Please show each line of the listing where "json" is present.
━━━ THE INPUT ━━━
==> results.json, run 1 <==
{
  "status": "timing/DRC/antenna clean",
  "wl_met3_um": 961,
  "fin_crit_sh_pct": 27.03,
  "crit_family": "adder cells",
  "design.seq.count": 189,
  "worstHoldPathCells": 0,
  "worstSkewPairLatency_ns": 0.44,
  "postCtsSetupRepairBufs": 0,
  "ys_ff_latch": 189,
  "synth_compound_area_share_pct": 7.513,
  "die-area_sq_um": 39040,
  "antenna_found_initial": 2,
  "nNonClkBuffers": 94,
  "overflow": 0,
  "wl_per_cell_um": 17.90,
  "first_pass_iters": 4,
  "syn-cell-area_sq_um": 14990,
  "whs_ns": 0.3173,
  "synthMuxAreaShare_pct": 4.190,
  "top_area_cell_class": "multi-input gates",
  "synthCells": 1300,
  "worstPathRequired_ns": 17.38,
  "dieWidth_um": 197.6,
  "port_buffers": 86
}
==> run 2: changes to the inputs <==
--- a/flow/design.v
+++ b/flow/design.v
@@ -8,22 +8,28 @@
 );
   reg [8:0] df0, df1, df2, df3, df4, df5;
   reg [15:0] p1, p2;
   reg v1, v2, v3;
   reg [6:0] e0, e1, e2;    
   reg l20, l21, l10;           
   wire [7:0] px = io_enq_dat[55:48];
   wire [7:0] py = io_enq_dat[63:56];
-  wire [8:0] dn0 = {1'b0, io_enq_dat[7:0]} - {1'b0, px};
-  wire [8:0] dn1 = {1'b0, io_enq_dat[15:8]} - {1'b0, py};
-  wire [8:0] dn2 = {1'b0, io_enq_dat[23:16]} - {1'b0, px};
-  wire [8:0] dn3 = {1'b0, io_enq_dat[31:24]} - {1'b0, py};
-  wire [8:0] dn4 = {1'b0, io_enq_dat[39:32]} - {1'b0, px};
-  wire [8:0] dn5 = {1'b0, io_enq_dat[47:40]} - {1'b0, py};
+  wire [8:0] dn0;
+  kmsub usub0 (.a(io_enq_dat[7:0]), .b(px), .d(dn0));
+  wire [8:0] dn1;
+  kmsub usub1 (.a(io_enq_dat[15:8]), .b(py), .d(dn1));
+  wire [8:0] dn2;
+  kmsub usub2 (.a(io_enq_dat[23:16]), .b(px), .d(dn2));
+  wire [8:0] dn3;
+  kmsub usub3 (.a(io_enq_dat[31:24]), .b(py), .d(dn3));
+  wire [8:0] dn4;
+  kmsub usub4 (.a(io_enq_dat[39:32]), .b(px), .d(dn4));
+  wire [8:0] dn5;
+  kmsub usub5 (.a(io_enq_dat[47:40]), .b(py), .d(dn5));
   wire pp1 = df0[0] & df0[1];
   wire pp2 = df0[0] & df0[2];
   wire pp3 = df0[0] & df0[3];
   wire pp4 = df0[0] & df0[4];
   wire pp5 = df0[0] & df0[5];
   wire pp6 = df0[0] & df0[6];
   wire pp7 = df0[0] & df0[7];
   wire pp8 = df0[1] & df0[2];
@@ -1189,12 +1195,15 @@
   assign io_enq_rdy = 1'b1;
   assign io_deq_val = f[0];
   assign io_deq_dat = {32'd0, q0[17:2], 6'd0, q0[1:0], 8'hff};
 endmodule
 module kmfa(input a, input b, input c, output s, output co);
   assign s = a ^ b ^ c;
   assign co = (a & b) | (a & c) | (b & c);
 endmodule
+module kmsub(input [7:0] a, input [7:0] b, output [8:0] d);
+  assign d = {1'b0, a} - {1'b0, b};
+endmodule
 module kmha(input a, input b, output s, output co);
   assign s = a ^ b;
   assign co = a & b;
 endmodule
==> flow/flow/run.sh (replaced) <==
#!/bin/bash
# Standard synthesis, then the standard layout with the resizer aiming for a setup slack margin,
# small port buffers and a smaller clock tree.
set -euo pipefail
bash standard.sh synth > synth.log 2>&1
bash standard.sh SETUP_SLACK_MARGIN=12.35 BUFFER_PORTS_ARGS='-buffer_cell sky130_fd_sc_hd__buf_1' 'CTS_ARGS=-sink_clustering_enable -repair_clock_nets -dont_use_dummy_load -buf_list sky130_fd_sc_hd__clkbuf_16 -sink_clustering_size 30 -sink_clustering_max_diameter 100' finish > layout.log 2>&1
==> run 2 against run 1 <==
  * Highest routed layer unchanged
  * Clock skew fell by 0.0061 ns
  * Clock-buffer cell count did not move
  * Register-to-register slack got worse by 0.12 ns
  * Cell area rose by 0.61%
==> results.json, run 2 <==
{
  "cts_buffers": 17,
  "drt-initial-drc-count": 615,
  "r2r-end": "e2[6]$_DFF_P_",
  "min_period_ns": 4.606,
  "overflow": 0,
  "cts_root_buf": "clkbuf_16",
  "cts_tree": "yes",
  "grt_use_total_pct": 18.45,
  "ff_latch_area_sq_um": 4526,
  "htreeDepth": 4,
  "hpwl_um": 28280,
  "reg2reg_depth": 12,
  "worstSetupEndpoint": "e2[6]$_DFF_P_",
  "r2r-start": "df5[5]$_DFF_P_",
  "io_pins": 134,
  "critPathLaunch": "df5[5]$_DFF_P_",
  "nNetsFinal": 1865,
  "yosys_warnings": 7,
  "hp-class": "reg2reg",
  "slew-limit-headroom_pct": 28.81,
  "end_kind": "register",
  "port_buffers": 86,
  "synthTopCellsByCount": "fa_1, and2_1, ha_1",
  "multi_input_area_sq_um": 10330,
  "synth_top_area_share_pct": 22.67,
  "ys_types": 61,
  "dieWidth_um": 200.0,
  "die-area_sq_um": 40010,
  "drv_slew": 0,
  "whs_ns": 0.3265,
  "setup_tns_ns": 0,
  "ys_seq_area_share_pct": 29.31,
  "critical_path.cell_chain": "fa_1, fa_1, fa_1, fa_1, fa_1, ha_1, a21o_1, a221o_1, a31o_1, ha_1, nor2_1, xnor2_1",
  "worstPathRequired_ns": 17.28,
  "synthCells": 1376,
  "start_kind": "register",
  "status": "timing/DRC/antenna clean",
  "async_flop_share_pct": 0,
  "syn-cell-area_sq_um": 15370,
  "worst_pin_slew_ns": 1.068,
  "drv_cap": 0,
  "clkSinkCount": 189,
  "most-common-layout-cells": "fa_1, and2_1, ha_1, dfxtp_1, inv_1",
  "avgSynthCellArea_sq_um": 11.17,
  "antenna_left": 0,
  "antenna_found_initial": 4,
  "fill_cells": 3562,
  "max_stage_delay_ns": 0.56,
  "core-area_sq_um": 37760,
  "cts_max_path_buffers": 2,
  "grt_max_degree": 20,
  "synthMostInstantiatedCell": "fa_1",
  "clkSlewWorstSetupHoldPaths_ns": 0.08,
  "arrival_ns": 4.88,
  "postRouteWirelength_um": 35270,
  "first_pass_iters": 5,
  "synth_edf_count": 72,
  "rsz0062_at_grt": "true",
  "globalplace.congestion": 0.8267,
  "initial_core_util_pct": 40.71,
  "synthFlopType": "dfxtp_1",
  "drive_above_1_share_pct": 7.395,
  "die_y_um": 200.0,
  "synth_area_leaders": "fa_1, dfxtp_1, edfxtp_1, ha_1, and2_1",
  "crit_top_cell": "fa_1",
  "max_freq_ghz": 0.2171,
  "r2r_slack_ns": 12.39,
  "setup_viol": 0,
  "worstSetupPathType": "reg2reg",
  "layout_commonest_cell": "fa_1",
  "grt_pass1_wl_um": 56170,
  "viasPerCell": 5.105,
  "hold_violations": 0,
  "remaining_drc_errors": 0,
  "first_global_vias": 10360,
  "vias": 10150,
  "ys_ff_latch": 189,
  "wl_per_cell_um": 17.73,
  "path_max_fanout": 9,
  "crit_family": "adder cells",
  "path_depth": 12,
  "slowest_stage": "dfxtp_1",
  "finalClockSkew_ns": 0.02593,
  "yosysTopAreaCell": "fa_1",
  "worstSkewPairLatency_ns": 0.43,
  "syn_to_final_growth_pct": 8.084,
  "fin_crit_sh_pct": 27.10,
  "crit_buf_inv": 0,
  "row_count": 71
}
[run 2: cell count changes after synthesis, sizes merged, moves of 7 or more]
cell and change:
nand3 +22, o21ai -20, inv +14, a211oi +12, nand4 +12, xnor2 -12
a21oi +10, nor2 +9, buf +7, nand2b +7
From an optimization exercise on the open Yosys and OpenROAD flow, aimed at small area; shortcuts taken in it are not production practice. Only simulation tests tie the RTL to the original design; equivalence was not proved.

==> flow/design.v, too long to show whole: its modules and the start of the top module <==
// module sgap_conv: 4006 lines
// module fa_cell: 3 lines
// module ha_cell: 3 lines
module sgap_conv(clk,reset,ops,filterWeight2,filterWeight3,filterOut2,filterOut3,operands,data,sum);
  // ...
==> flow/run.sh <==
#!/bin/bash
# synth_recipe.tcl (not shown) runs the flow's synth.tcl, then flattens the netlist and writes it again
# the make line also repeats each setting of config.mk as NAME=value (left out here)
make -C /OpenROAD-flow-scripts/flow DESIGN_CONFIG=/design/flow/config.mk WORK_HOME=/design/flow/orfs CLKGATE_MAP_FILE= SYNTH_SCRIPT=/design/flow/synth_recipe.tcl finish
==> flow/config.mk <==
export PLATFORM = sky130hd
export DESIGN_NAME = sgap_conv
export DESIGN_NICKNAME = sgap_conv
export VERILOG_FILES = /design/flow/design.v
export SDC_FILE = /design/flow/constraint.sdc
export NUM_CORES = 4
export LEC_CHECK = 0
export ABC_AREA = 1
export CAP_MARGIN = 20
export CORE_MARGIN = 2
export CORE_UTILIZATION = 40
export SLEW_MARGIN = 20
export SYNTH_HIERARCHICAL = 1
==> flow/constraint.sdc <==
create_clock -name core_clock -period 35.0 [get_ports {clk}]
set_input_delay 7.0000 -clock core_clock [delete_from_list [all_inputs] [get_ports {clk}]]
set_output_delay 7.0000 -clock core_clock [all_outputs]
set_load 0.01 [all_outputs]
==> summary.md, run 1 <==
| Metric | Value |
|---|---|
| Hold Crit Class | flip-flop to flip-flop |
| Biggest register | c2 |
| Final nets | 8163 |
| Finish-stage setup viols | 0 |
| Detailed Route WL | 198 mm |
| Setup ws final | 4.46 ns |
| Root Driver | clkbuf_16 |
| Max reg flops | 108 |
| Cells on worst reg2reg path | 41 |
| Synth Area in Simple Gates | 23.2% |
| Tmin final | 30.54 ns |
| Ys async rst share | 24.7% |
| Largest net degree at the start of global routing | 62 |
| Utilization after layout | 48.7% |
| Die Width | 341 um |
| Class of the most critical setup path | input port to output pin |
| H-tree levels | 1 |
| Mapped Nets | 7490 |
| Post-Synth Adder-Cell Area | 40.5% |
| Reg2reg setup slack | 17.94 ns |
| Fin Hold WS | 0.331 ns |
| Mux cell area share after synthesis | 0.264% |
| Hold Crit Start | acc[5]$_DFF_PN0_ |
| Slew @ Worst Pin | 1.05 ns |
| Buffering overhead | 12.2% |
| Crit. path cell count | 101 |
| Warnings, synthesis | 7 |
| Met1 wire length | 80.6 mm |
| GR Overflow Total | 0 |
| Met3 usage | 7.55% |
| Antenna viol nets, final | 0 |
| Status | finished clean |
| Die area | 116000 um^2 |
| Port Buf Inserts | 627 |
| Startpoint Class | input port |
| Most frequent cell after synthesis | nand2_1 |
| RR Endpoint | acc[27]$_DFF_PN0_ |
| GRT busiest layer | met2 |
Background: an optimization exercise with open tools, aiming at small area and a short achievable clock period. Do not read the settings as production practice. Where RTL was checked, it was by simulation tests only, not by an equivalence proof against the original. Function not checked in runs 1 and 6: the RTL went through the layout flow alone. Power figures rest on the tool's default switching activity, not on a simulated workload.

[flow/flow/run.sh]
#!/bin/bash
set -euo pipefail
export BUFFER_PORTS_ARGS="-buffer_cell sky130_fd_sc_hd__buf_1"
bash standard.sh finish > standard.log 2>&1
[flow/standard.sh]
#!/bin/bash
# synth_recipe.tcl (not shown) runs the flow's synth.tcl, then flattens the netlist and writes it again
# the make line also repeats each setting of config.mk as NAME=value (left out here)
make -C /OpenROAD-flow-scripts/flow DESIGN_CONFIG=/design/flow/config.mk WORK_HOME=/design/flow/orfs CLKGATE_MAP_FILE= SYNTH_SCRIPT=/design/flow/synth_recipe.tcl "${@:-finish}"
[flow/config.mk]
export PLATFORM = sky130hd
export DESIGN_NAME = rtc_top
export DESIGN_NICKNAME = rtc_top
export VERILOG_FILES = /design/flow/design.v
export SDC_FILE = /design/flow/constraint.sdc
export NUM_CORES = 4
export LEC_CHECK = 0
export CAP_MARGIN = 20
export CORE_MARGIN = 2
export CORE_UTILIZATION = 40
export SLEW_MARGIN = 20
[flow/constraint.sdc]
create_clock -name core_clock -period 5.0 [get_ports {clk_i}]
set_input_delay 1.0000 -clock core_clock [delete_from_list [all_inputs] [get_ports {clk_i}]]
set_output_delay 1.0000 -clock core_clock [all_outputs]
set_load 0.01 [all_outputs]
Context: an optimization exercise on an open-source flow, tuned for small area. The choices shown serve that exercise and are no tape-out recipe. The RTL was checked by simulation tests, not by an equivalence proof against the original design. No activity file was given, so power comes from the tool's default toggle rates.

== branch ember ==
==> module comp_cic, before the edit <==
module comp_cic
#(  parameter Win=16,
    parameter Wcoef = 18,
    parameter Wout = 18,
    parameter Num_coef=17)
(input  signed [Win-1:0] id_data_filter,
 input ic_val_data,
 input ic_rst,
 input  clk,
 output signed [Wout-1:0] od_data_filter,
 output oc_val_data);
logic [1:0] ph;           
logic [1:0] qc;           
logic run, tail, pend, vld;
logic idle;               
logic fresh;              
logic [15:0] xin;         
logic [255:0] ring;       
logic [7:0] cr;           
logic [18:0] acc;
wire start = (ic_val_data | pend) & (ph == 2'd3);
wire j15   = (qc == 2'd3) & (ph == 2'd3);
wire l15   = run & j15;
wire first = run & (qc == 2'd0) & (ph == 2'd0);
wire inbit = xin[{qc, ph}];
wire rd = run & ~fresh;
wire zb = run & fresh & j15;    
logic [16:0] tap;
always_comb begin
    tap[0] = inbit & run;
    for (int w = 1; w <= 16; w++)
        tap[w] = (ring[(w-1)*16] & rd) | zb;
end
logic [7:0] tp, crn;
always_comb begin
    for (int k = 0; k < 8; k++) begin
        logic a, b, c;
        a = tap[k];
        b = tap[16-k];
        c = cr[k];
        tp[k] = a ^ b ^ c;
        crn[k] = (a & b) | (a & c) | (b & c);
    end
end
wire [8:0] t = {tap[8], tp};
logic [18:0] rin, rn;
assign rin = first ? 19'd490410 : acc;
comp_cic_mac tree (.t(t), .rin(rin), .rn(rn));
always_ff @(posedge clk) begin
    cr  <= crn;
    acc <= rn;
    if (ic_val_data) xin <= {~id_data_filter[15], id_data_filter[14:0]};
    for (int w = 1; w <= 16; w++)
        for (int q = 0; q < 4; q++) begin
            ring[(w-1)*16 + q*4 +: 3] <= ring[(w-1)*16 + q*4 + 1 +: 3];
            if (q < 3)
                ring[(w-1)*16 + q*4 + 3] <= (run & ring[(w-1)*16 + q*4 + 4])
                                          | (idle & ring[(w-1)*16 + q*4]);
            else
                ring[(w-1)*16 + q*4 + 3] <= tap[w-1] | (idle & ring[(w-1)*16 + q*4]);
        end
end
always_ff @(posedge clk) begin
    if (ic_rst) begin
        ph <= 2'd0; qc <= 2'd0;
        run <= 1'b0; idle <= 1'b1; tail <= 1'b0; pend <= 1'b0; vld <= 1'b0;
        fresh <= 1'b1;
    end else begin
        ph   <= ph + 2'd1;
        tail <= l15;
        vld  <= tail;
        if (start) begin
            run <= 1'b1; idle <= 1'b0; pend <= 1'b0;
        end else if (ic_val_data)
            pend <= 1'b1;
        if (run && ph == 2'd3) begin
            qc <= qc + 2'd1;
            if (qc == 2'd3) begin
                run <= 1'b0; idle <= 1'b1;
                fresh <= 1'b0;
            end
        end
    end
end
assign od_data_filter = acc[17:0];
assign oc_val_data = vld;
endmodule
==> flow/config.mk <==
export PLATFORM = sky130hd
export DESIGN_NAME = comp_cic
export DESIGN_NICKNAME = comp_cic
export VERILOG_FILES = /design/flow/design.v
export SDC_FILE = /design/flow/constraint.sdc
export NUM_CORES = 4
export LEC_CHECK = 0
export CAP_MARGIN = 20
export CORE_MARGIN = 2
export CORE_UTILIZATION = 40
export SLEW_MARGIN = 20
export SYNTH_MEMORY_MAX_BITS = 4096
==> flow/constraint.sdc <==
create_clock -name core_clock -period 10.0 [get_ports {clk}]
set_input_delay 2.0000 -clock core_clock [delete_from_list [all_inputs] [get_ports {clk}]]
set_output_delay 2.0000 -clock core_clock [all_outputs]
set_load 0.01 [all_outputs]
standard.sh (not shown) runs the stock make flow with config.mk's settings and CLKGATE_MAP_FILE= SYNTH_SCRIPT=/design/flow/synth_recipe.tcl, a recipe that flattens the netlist after the stock synthesis.
==> flow/flow/run.sh <==
#!/bin/bash
# The standard layout (standard.sh) with these changes:
# - after the standard synthesis, flow/invpol.py rewrites the netlist to
#   remove inverters between full adders and to replace adders with an
#   unused output by a smaller gate (it only re-polarises full adders,
#   rebuilds inverters and swaps those adders; registers are untouched);
# - the clock tree has clkbuf_4 cells driving clusters of up to 12 registers
#   and clkbuf_8 cells above them, without dummy loads;
# - the port buffers are buf_1 cells.
set -euo pipefail
export CTS_ARGS="-sink_clustering_enable -repair_clock_nets -dont_use_dummy_load -buf_list {sky130_fd_sc_hd__clkbuf_4 sky130_fd_sc_hd__clkbuf_8} -root_buf sky130_fd_sc_hd__clkbuf_8 -sink_clustering_buffer sky130_fd_sc_hd__clkbuf_4 -sink_clustering_size 12 -sink_clustering_max_diameter 50"
export BUFFER_PORTS_ARGS="-buffer_cell sky130_fd_sc_hd__buf_1"
bash standard.sh synth > standard_synth.log 2>&1
NET=orfs/results/$FLOW_PLATFORM/comp_cic/base/1_2_yosys.v
cp "$NET" 1_2_yosys.before_invpol.v
python3 flow/invpol.py "$NET" > invpol.log 2>&1
rm -f orfs/results/$FLOW_PLATFORM/comp_cic/base/1_synth.odb orfs/results/$FLOW_PLATFORM/comp_cic/base/1_synth.sdc
bash standard.sh > standard_flow.log 2>&1
Other scripts of this flow, unchanged in this note and not shown: flow/flow/invpol.py
[inputs] branch raven vs branch ember
-- flow/design.v --
<<< branch ember, line 250
logic [1:0] qc;           
logic run, tail, pend, vld;
logic idle;               
logic fresh;              
logic [15:0] xin;         
>>> branch raven, line 250
logic [1:0] qc;           
logic run, tail, pend, vld;
logic fresh;              
logic [15:0] xin;         
<<< branch ember, line 291
        for (int q = 0; q < 4; q++) begin
            ring[(w-1)*16 + q*4 +: 3] <= ring[(w-1)*16 + q*4 + 1 +: 3];
            if (q < 3)
                ring[(w-1)*16 + q*4 + 3] <= (run & ring[(w-1)*16 + q*4 + 4])
                                          | (idle & ring[(w-1)*16 + q*4]);
            else
                ring[(w-1)*16 + q*4 + 3] <= tap[w-1] | (idle & ring[(w-1)*16 + q*4]);
        end
end
>>> branch raven, line 290
        for (int q = 0; q < 4; q++) begin
            ring[(w-1)*16 + q*4 +: 3] <= ring[(w-1)*16 + q*4 + 1 +: 3];
            if (!run)
                ring[(w-1)*16 + q*4 + 3] <= ring[(w-1)*16 + q*4];
            else if (q < 3)
                ring[(w-1)*16 + q*4 + 3] <= ring[(w-1)*16 + q*4 + 4];
            else
                ring[(w-1)*16 + q*4 + 3] <= (w == 1) ? inbit : tap[w-1];
        end
end
<<< branch ember, line 301
    if (ic_rst) begin
        ph <= 2'd0; qc <= 2'd0;
        run <= 1'b0; idle <= 1'b1; tail <= 1'b0; pend <= 1'b0; vld <= 1'b0;
        fresh <= 1'b1;
    end else begin
>>> branch raven, line 301
    if (ic_rst) begin
        ph <= 2'd0; qc <= 2'd0;
        run <= 1'b0; tail <= 1'b0; pend <= 1'b0; vld <= 1'b0;
        fresh <= 1'b1;
    end else begin
<<< branch ember, line 308
        vld  <= tail;
        if (start) begin
            run <= 1'b1; idle <= 1'b0; pend <= 1'b0;
        end else if (ic_val_data)
            pend <= 1'b1;
>>> branch raven, line 308
        vld  <= tail;
        if (start) begin
            run <= 1'b1; pend <= 1'b0;
        end else if (ic_val_data)
            pend <= 1'b1;
<<< branch ember, line 314
            qc <= qc + 2'd1;
            if (qc == 2'd3) begin
                run <= 1'b0; idle <= 1'b1;
                fresh <= 1'b0;
            end
>>> branch raven, line 314
            qc <= qc + 2'd1;
            if (qc == 2'd3) begin
                run <= 1'b0;
                fresh <= 1'b0;
            end
Notes after the runs:
- Taking branch ember as the reference, in branch raven worst slack after detailed placement up 0.032 ns, sequential cell count down about 0.32%.
- Diff branch raven and branch ember: vertical extent of the die lower in branch ember
- branch ember reports its worst setup path startpoint as ph[0] while branch raven reports ph[1].
- Reported clock group power: branch raven higher than branch ember
- After detailed routing, branch ember needs more wire than branch raven.
- Between branch raven and branch ember, count of cells along the worst register-to-register path is higher for branch ember, branch raven comes in under that.
- On branch raven: post-route total power is 0.0000085 W higher than what branch ember gave.

==> what the ideal ports hide <==
The results above use ideal ports. As a check the final layouts listed here were re-extracted and re-timed, cells and wires unchanged.
Step 1: set_driving_cell puts a clkbuf_16 on clk and a buf_2 on each other input, an assumption about the parent block.
Step 2 also shifts input and output timing later by t, the mid clock arrival at the registers, as if the neighbouring blocks saw the same clock.
a / b / c = ideal / step 1 / step 2; a / b = the first two.
run | t (ns) | slack for setup (ns) | hold WS [ns]
branch ember | 0.568 | 0.697 / 0.697 / 0.697 | 0.293 / 0.293 / 0.293
branch raven | 0.550 | 0.649 / 0.649 / 0.649 | 0.291 / 0.291 / 0.291
After both steps every run listed still meets setup and hold.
━━━
● **EXERCISE OUTPUT**:
==> results.json, run 1 <==
==> results.json, run 2 <==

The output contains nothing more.